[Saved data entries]
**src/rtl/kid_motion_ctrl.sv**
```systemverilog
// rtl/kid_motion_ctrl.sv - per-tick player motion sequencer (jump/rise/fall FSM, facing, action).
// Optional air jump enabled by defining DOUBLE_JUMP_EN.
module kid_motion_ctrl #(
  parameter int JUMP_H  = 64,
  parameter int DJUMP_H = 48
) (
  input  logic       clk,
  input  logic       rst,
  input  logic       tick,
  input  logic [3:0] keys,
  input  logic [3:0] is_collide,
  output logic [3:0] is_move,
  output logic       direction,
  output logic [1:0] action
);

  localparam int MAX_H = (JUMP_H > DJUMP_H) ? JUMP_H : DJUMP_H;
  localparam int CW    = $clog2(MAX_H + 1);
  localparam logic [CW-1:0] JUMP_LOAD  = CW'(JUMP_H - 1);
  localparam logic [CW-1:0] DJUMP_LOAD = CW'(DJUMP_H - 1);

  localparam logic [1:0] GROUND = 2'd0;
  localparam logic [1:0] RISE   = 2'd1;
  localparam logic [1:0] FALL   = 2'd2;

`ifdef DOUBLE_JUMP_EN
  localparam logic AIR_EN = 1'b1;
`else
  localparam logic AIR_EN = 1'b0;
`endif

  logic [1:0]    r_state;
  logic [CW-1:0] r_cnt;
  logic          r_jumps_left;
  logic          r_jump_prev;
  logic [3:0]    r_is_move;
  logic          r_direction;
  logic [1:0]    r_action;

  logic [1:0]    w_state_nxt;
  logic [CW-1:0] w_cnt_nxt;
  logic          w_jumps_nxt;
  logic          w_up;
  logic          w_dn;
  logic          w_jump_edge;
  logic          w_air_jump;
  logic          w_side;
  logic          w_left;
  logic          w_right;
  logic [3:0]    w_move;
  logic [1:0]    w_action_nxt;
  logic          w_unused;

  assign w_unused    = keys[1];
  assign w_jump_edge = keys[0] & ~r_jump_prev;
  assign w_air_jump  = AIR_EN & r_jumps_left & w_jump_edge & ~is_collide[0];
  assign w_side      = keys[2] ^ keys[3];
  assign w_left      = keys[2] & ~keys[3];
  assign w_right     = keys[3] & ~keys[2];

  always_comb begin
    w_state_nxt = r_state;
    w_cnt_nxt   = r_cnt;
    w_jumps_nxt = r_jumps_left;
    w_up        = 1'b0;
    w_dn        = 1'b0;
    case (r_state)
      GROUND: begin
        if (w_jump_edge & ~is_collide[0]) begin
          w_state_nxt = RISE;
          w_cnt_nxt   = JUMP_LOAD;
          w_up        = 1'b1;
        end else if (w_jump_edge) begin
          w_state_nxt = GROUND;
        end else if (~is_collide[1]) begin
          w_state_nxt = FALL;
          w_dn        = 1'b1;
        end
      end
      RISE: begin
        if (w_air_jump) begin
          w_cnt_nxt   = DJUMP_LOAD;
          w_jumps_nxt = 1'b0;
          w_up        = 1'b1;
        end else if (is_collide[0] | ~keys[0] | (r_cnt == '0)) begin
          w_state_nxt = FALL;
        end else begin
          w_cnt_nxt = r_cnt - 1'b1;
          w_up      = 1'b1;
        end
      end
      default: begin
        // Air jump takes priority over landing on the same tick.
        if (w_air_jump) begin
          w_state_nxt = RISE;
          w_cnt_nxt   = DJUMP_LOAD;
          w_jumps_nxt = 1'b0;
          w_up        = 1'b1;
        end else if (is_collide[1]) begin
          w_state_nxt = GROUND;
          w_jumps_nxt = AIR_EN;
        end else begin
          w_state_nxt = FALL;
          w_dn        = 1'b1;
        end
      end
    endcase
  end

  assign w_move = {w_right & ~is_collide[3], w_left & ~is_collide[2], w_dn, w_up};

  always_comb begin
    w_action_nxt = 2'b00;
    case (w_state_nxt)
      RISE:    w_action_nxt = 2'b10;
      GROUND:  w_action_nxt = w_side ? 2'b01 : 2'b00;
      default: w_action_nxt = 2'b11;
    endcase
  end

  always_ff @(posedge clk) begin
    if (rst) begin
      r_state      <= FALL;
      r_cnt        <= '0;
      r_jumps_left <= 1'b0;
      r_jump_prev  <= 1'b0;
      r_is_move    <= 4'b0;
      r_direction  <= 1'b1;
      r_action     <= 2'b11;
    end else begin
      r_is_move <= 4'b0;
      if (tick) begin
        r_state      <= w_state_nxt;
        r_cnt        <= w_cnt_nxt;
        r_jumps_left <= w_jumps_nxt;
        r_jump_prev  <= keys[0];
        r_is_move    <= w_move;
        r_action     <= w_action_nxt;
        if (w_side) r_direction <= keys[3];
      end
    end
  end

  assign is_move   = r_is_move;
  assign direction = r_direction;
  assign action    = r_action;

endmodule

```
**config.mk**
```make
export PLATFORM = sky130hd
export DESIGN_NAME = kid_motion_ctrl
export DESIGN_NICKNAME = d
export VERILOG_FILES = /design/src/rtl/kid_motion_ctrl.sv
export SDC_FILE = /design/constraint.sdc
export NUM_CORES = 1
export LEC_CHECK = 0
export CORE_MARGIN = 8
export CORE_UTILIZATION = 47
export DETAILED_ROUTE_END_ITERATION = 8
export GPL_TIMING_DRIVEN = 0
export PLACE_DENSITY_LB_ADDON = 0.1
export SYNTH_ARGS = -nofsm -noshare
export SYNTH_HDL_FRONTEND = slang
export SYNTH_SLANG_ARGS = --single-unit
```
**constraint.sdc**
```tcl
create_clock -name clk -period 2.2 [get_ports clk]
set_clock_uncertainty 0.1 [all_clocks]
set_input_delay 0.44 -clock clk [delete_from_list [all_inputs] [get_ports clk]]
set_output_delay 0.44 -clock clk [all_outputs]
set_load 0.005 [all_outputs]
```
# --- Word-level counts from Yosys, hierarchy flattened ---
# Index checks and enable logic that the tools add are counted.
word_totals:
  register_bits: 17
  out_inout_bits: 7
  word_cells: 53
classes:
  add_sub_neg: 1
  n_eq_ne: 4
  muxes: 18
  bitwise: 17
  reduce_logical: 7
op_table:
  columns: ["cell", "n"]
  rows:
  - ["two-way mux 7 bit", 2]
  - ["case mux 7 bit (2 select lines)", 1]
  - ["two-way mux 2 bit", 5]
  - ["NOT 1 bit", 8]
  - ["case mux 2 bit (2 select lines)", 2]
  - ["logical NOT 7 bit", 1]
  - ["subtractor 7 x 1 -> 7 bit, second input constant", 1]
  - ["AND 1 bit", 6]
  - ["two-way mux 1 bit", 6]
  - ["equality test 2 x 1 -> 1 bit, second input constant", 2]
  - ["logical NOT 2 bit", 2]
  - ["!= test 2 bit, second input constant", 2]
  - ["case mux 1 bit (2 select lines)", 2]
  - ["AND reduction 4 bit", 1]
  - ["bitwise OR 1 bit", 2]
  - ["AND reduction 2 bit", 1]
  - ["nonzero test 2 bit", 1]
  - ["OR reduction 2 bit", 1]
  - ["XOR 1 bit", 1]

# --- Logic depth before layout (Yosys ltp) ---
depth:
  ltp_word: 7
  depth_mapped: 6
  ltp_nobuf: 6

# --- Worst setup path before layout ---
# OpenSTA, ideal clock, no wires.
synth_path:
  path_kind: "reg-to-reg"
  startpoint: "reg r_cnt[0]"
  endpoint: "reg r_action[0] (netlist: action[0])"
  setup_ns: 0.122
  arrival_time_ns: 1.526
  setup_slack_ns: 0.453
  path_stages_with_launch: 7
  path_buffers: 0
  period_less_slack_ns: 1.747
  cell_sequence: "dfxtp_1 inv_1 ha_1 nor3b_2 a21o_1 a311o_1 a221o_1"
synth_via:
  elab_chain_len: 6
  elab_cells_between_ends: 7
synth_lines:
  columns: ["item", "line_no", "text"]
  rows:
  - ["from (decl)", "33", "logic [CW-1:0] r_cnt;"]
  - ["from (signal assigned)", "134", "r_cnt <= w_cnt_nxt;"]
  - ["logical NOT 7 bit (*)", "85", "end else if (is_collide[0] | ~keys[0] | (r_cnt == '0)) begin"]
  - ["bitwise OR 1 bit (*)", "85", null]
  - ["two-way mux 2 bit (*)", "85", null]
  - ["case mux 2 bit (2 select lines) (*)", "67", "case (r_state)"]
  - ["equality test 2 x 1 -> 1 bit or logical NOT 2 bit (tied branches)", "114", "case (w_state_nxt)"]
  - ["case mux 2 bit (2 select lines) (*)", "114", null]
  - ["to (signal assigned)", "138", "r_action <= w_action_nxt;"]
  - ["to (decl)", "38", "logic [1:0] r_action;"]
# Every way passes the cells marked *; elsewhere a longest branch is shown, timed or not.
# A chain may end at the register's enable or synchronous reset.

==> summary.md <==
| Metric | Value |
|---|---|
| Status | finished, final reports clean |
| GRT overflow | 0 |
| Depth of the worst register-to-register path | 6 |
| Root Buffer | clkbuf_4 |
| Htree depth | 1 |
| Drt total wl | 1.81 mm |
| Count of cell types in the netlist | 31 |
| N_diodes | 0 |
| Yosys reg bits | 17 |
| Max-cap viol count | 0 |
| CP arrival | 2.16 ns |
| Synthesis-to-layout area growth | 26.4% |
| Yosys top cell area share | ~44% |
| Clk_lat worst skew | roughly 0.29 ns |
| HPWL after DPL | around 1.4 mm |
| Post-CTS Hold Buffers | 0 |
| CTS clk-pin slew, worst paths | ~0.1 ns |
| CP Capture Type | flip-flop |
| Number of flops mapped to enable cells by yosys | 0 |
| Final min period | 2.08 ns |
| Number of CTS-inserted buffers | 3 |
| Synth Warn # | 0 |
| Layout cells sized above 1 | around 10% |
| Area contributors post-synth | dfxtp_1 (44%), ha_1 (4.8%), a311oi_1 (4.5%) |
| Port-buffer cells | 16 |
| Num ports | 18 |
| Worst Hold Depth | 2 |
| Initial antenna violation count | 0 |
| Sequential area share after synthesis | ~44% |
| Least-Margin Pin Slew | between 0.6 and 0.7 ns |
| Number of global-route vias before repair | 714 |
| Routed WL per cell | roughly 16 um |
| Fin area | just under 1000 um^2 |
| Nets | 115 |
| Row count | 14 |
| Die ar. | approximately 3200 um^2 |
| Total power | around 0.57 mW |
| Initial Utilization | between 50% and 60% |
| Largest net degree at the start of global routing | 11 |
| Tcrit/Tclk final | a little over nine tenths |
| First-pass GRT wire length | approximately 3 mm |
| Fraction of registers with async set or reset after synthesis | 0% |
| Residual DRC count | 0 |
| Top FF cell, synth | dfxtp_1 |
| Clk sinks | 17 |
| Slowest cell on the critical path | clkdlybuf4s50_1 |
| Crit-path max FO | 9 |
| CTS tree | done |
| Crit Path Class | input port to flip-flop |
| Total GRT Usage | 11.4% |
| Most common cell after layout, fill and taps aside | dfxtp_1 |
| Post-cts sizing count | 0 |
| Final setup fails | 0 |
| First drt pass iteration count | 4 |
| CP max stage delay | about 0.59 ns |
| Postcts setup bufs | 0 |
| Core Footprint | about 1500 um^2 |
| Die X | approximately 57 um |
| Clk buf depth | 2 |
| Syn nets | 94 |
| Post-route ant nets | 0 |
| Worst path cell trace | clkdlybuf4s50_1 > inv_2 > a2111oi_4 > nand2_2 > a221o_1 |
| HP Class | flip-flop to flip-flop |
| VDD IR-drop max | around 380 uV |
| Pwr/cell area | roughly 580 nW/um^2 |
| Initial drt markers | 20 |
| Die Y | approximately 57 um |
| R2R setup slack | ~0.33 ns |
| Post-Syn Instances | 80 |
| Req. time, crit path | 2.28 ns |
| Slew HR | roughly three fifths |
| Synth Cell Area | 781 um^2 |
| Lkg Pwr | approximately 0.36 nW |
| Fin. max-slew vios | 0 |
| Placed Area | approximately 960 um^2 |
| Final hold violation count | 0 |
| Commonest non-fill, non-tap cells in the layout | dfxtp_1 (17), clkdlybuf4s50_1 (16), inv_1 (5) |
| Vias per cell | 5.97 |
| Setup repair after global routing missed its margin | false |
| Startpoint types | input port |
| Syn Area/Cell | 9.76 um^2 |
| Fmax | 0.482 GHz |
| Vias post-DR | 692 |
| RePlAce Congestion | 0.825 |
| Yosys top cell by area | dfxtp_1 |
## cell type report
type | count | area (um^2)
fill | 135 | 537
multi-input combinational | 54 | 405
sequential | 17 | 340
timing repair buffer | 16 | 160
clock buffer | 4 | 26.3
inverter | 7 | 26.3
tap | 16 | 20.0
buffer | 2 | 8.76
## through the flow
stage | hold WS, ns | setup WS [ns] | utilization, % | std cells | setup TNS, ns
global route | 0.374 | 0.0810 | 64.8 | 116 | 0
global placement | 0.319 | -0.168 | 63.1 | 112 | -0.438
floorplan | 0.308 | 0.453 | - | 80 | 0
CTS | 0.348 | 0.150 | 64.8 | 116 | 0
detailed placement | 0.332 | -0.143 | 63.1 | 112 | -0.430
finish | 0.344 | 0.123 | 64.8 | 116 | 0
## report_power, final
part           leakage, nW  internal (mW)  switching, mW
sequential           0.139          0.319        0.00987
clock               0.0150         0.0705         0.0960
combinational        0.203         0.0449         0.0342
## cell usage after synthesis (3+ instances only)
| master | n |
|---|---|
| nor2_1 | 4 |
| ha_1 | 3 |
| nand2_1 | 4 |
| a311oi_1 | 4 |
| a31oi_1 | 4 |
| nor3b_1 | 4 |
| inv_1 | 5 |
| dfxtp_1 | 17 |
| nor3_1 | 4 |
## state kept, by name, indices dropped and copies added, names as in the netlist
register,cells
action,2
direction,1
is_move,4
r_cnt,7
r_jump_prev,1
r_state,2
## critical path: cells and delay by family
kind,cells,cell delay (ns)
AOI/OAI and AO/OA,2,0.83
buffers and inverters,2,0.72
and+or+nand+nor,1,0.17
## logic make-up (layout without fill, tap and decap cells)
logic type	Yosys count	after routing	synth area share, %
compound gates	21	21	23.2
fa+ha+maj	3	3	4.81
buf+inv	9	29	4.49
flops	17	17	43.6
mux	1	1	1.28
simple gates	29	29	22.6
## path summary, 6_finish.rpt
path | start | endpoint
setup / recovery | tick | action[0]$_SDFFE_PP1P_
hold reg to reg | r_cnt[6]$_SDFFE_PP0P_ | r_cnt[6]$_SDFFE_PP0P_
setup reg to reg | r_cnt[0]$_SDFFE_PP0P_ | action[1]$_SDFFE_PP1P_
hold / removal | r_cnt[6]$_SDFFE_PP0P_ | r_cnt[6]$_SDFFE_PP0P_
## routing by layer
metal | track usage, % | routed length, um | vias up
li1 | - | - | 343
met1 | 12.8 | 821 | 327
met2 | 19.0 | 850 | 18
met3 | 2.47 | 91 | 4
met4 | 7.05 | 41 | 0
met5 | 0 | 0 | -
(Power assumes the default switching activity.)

◆ What you have to do:
Look through the data above and return exactly the lines from the one that contains "synth | dfxtp_1 |" to the one that contains "multi-input combinational | 54 | 405", inclusive, with nothing else.

◆ Result for this exercise:
| Top FF cell, synth | dfxtp_1 |
| Clk sinks | 17 |
| Slowest cell on the critical path | clkdlybuf4s50_1 |
| Crit-path max FO | 9 |
| CTS tree | done |
| Crit Path Class | input port to flip-flop |
| Total GRT Usage | 11.4% |
| Most common cell after layout, fill and taps aside | dfxtp_1 |
| Post-cts sizing count | 0 |
| Final setup fails | 0 |
| First drt pass iteration count | 4 |
| CP max stage delay | about 0.59 ns |
| Postcts setup bufs | 0 |
| Core Footprint | about 1500 um^2 |
| Die X | approximately 57 um |
| Clk buf depth | 2 |
| Syn nets | 94 |
| Post-route ant nets | 0 |
| Worst path cell trace | clkdlybuf4s50_1 > inv_2 > a2111oi_4 > nand2_2 > a221o_1 |
| HP Class | flip-flop to flip-flop |
| VDD IR-drop max | around 380 uV |
| Pwr/cell area | roughly 580 nW/um^2 |
| Initial drt markers | 20 |
| Die Y | approximately 57 um |
| R2R setup slack | ~0.33 ns |
| Post-Syn Instances | 80 |
| Req. time, crit path | 2.28 ns |
| Slew HR | roughly three fifths |
| Synth Cell Area | 781 um^2 |
| Lkg Pwr | approximately 0.36 nW |
| Fin. max-slew vios | 0 |
| Placed Area | approximately 960 um^2 |
| Final hold violation count | 0 |
| Commonest non-fill, non-tap cells in the layout | dfxtp_1 (17), clkdlybuf4s50_1 (16), inv_1 (5) |
| Vias per cell | 5.97 |
| Setup repair after global routing missed its margin | false |
| Startpoint types | input port |
| Syn Area/Cell | 9.76 um^2 |
| Fmax | 0.482 GHz |
| Vias post-DR | 692 |
| RePlAce Congestion | 0.825 |
| Yosys top cell by area | dfxtp_1 |
## cell type report
type | count | area (um^2)
fill | 135 | 537
multi-input combinational | 54 | 405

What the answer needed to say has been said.